======== Available data ========
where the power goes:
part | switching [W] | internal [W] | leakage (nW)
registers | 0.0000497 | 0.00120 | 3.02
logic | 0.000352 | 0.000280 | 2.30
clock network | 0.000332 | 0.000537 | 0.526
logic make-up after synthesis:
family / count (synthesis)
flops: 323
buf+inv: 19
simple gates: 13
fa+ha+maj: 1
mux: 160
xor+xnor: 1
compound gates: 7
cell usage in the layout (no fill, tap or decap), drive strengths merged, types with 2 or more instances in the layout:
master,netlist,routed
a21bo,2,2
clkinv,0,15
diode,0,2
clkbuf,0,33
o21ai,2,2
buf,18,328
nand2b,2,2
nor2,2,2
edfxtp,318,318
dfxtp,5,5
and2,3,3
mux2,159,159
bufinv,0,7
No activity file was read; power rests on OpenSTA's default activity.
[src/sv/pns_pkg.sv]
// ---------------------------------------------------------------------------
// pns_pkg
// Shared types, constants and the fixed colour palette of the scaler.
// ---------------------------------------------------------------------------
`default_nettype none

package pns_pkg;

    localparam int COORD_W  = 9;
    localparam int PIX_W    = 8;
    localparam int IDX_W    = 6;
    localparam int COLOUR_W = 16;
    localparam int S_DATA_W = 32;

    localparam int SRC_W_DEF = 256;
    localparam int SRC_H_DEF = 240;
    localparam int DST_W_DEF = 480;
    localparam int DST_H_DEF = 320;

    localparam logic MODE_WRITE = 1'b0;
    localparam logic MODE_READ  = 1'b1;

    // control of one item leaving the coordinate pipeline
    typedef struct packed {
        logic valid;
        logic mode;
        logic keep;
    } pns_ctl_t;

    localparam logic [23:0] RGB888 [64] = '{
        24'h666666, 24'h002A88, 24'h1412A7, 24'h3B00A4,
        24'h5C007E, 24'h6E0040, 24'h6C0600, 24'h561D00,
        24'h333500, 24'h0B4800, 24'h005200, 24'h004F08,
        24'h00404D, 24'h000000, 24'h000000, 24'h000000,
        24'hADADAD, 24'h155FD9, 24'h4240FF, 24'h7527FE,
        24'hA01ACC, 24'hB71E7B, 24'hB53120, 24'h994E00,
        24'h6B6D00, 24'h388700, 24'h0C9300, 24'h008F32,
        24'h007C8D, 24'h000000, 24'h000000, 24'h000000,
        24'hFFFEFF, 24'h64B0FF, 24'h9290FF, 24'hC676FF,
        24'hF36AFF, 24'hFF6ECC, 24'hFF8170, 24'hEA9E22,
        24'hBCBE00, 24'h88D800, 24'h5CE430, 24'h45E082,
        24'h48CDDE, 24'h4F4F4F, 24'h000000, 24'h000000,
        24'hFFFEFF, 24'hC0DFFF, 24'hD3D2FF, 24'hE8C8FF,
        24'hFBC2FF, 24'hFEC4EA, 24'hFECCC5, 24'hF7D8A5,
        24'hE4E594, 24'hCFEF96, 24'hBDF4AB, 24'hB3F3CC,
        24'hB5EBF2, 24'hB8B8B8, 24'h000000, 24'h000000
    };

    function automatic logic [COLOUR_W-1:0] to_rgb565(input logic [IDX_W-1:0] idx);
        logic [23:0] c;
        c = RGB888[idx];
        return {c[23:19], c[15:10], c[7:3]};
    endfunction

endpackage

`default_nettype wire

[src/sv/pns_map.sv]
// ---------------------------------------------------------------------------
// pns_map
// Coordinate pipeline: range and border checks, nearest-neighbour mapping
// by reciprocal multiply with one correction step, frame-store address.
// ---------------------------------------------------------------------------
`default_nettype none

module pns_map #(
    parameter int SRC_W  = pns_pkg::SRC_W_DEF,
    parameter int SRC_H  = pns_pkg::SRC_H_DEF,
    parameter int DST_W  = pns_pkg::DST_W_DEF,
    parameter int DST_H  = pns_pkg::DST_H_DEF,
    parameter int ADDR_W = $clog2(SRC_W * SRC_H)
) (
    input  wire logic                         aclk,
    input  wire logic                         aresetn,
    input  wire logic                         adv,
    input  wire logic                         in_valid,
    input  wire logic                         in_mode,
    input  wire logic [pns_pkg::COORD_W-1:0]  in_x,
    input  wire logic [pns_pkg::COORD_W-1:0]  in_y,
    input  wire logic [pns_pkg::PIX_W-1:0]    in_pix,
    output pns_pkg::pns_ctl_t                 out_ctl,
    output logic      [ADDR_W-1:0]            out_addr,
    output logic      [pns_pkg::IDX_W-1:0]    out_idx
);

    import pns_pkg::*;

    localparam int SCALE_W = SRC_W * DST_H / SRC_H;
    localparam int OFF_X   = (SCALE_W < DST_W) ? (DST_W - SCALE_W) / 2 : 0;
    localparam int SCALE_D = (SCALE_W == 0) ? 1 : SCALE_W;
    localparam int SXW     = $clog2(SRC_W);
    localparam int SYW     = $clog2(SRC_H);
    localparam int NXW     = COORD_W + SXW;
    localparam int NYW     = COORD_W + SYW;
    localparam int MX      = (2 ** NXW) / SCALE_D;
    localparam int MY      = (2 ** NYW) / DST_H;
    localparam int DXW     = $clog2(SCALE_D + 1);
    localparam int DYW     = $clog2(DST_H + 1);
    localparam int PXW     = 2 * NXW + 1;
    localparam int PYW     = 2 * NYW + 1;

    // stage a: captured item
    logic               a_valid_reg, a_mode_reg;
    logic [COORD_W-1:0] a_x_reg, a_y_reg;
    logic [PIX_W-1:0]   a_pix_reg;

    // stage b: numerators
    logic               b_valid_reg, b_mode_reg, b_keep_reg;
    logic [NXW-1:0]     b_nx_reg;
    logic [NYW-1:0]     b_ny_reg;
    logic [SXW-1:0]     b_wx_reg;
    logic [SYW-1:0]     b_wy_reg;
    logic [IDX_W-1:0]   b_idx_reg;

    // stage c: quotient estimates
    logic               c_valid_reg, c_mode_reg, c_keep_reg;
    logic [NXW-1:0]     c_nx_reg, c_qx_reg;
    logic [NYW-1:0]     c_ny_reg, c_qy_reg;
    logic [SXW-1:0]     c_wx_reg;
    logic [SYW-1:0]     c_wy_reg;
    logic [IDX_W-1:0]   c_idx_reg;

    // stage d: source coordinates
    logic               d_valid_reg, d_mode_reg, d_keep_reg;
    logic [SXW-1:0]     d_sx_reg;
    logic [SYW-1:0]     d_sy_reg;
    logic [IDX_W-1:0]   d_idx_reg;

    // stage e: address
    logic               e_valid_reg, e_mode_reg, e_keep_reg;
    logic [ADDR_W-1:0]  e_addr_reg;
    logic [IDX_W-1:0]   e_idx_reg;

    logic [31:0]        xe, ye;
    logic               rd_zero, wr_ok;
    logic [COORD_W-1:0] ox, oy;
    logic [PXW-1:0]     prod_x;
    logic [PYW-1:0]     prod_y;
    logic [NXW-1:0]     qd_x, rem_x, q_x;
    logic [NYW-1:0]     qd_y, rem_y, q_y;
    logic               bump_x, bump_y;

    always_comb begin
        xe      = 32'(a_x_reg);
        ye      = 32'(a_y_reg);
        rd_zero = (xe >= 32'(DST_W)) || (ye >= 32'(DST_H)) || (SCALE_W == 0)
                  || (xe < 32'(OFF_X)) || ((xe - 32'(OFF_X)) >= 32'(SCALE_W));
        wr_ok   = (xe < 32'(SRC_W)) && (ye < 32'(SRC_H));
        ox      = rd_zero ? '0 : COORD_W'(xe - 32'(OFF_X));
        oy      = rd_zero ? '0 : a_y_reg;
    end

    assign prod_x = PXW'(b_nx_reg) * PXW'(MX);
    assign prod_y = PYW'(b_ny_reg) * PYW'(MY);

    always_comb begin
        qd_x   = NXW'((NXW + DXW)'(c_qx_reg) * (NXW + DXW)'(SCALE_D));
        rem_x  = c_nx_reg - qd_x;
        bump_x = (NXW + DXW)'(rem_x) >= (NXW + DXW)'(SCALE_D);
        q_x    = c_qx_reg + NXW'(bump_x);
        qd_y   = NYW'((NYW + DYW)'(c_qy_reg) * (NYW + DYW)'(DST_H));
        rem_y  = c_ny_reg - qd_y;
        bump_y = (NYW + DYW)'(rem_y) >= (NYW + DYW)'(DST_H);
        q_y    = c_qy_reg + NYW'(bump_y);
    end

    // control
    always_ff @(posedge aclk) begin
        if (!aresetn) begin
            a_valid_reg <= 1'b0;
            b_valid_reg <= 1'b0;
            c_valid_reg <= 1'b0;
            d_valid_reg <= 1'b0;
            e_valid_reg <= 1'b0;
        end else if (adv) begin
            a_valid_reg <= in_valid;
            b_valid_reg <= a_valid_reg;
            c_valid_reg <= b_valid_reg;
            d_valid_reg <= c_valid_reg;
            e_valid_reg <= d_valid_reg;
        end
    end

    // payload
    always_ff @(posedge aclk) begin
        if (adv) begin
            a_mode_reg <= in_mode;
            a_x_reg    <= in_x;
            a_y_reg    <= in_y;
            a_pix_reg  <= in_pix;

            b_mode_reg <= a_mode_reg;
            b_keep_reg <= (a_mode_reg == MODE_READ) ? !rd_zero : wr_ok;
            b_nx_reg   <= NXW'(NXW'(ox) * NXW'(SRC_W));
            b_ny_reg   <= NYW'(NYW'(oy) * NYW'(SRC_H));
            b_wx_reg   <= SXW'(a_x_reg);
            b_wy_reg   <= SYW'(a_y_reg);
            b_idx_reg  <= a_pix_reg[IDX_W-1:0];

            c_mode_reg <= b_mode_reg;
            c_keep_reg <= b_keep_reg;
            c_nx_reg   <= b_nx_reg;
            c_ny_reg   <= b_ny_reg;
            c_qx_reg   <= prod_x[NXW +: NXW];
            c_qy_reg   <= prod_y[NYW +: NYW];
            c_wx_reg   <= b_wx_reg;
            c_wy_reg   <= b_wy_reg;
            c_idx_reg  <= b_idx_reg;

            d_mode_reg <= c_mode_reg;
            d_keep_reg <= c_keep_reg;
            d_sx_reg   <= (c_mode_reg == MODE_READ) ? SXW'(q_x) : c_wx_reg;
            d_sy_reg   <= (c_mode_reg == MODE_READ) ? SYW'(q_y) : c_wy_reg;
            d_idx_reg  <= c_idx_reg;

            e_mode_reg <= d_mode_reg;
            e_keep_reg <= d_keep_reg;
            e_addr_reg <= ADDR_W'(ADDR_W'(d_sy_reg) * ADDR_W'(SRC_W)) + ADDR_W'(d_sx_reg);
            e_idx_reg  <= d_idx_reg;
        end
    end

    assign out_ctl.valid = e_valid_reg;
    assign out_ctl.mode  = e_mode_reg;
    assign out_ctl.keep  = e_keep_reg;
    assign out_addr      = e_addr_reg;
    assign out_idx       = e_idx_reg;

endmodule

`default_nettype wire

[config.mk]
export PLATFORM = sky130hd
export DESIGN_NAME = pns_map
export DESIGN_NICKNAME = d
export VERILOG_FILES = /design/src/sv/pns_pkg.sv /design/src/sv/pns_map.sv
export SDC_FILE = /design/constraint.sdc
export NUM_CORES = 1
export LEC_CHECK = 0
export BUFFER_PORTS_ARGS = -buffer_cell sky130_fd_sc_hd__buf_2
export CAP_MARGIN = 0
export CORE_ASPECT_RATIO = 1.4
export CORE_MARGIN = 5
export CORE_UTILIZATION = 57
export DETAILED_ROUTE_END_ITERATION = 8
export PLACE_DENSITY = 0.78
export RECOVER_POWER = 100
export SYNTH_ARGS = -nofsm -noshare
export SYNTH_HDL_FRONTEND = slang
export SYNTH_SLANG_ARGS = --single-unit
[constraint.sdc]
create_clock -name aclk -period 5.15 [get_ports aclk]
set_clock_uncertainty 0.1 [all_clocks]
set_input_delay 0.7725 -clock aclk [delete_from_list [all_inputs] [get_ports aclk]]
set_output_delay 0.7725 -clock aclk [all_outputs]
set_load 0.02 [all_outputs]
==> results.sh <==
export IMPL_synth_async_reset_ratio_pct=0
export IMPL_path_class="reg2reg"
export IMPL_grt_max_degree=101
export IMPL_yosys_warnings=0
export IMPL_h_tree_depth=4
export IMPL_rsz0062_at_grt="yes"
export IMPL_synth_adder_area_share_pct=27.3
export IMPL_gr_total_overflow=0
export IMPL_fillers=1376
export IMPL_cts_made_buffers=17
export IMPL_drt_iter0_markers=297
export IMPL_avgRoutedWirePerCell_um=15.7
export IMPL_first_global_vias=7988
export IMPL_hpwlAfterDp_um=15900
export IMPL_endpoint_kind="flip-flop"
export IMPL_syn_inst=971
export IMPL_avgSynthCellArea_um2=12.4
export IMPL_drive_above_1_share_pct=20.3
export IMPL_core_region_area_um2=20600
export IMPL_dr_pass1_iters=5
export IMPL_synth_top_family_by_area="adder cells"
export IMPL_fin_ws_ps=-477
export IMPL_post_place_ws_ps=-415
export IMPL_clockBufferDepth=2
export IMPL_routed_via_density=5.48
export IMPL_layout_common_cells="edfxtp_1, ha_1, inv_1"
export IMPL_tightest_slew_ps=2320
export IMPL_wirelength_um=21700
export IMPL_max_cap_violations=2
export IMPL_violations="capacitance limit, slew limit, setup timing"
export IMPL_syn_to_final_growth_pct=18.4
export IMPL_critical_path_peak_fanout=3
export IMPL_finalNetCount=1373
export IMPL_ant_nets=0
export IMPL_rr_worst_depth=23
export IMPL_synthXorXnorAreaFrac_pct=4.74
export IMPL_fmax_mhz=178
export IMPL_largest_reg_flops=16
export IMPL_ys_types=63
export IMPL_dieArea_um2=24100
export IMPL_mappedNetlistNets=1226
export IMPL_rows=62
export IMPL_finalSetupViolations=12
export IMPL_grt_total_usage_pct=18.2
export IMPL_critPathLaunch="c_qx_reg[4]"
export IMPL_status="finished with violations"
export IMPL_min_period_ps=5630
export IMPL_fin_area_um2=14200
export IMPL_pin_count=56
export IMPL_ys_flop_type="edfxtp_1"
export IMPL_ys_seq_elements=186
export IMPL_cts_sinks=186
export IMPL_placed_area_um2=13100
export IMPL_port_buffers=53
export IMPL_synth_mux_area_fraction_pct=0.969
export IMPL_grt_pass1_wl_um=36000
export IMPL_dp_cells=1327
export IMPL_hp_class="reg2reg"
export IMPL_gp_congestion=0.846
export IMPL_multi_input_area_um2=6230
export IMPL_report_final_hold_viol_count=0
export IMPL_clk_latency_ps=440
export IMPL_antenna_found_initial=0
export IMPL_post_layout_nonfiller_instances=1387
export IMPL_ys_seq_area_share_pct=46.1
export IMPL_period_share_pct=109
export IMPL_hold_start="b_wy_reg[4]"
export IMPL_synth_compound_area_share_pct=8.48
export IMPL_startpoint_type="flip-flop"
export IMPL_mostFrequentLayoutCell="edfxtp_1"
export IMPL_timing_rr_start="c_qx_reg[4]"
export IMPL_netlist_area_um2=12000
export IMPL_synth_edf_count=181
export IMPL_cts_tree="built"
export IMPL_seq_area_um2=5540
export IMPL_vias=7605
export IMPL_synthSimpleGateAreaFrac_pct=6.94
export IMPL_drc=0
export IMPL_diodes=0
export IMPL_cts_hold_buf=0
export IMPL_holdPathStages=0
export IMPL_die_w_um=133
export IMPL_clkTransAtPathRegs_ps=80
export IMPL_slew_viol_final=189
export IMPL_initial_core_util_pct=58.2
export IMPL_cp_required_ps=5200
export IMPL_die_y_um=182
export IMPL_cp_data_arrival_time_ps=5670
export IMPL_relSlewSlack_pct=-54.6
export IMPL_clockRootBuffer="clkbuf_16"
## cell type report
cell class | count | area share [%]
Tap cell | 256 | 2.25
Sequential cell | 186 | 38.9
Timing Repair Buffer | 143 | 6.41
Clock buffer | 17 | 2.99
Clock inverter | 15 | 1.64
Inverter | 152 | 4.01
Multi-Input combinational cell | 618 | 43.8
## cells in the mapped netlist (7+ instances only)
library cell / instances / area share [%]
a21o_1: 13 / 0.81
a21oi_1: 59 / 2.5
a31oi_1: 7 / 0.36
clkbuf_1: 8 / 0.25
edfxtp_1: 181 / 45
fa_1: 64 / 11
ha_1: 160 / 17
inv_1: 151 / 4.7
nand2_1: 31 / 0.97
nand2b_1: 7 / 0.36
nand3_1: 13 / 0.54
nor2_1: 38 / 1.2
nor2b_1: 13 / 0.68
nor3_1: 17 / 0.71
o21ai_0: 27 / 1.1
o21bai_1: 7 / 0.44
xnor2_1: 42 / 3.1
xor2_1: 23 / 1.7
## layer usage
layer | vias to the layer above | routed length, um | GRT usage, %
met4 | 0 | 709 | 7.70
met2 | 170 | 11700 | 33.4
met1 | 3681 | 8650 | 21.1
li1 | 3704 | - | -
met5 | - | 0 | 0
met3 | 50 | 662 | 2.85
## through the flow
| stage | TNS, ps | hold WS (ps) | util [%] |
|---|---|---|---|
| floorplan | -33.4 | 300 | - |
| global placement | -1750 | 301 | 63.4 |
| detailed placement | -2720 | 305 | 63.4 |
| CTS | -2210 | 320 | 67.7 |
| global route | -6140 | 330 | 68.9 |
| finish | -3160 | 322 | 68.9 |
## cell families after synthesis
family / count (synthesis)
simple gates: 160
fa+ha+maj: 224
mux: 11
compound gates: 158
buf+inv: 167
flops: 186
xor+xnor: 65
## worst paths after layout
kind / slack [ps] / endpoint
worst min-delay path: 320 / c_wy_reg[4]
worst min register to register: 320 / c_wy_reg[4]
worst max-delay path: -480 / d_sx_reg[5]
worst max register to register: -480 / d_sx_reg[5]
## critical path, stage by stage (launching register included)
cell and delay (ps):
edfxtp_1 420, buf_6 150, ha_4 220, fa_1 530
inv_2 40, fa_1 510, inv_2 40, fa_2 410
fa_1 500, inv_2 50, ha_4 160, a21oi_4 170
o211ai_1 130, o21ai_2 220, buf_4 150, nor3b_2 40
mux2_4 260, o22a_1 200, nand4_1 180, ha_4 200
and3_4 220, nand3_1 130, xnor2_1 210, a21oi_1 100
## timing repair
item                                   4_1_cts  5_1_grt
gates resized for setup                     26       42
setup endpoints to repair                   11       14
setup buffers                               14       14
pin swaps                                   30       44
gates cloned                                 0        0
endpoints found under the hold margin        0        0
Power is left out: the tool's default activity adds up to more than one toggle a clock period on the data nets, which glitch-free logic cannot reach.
========
Task goal - In your answer, include only the lines above starting at the line that holds "met1 | 3681 | 8650 | 21.1" and ending at the line that holds "worst min-delay path: 320 / c_wy_reg[4]", copied exactly.

Solution to this task -
met1 | 3681 | 8650 | 21.1
li1 | 3704 | - | -
met5 | - | 0 | 0
met3 | 50 | 662 | 2.85
## through the flow
| stage | TNS, ps | hold WS (ps) | util [%] |
|---|---|---|---|
| floorplan | -33.4 | 300 | - |
| global placement | -1750 | 301 | 63.4 |
| detailed placement | -2720 | 305 | 63.4 |
| CTS | -2210 | 320 | 67.7 |
| global route | -6140 | 330 | 68.9 |
| finish | -3160 | 322 | 68.9 |
## cell families after synthesis
family / count (synthesis)
simple gates: 160
fa+ha+maj: 224
mux: 11
compound gates: 158
buf+inv: 167
flops: 186
xor+xnor: 65
## worst paths after layout
kind / slack [ps] / endpoint
worst min-delay path: 320 / c_wy_reg[4]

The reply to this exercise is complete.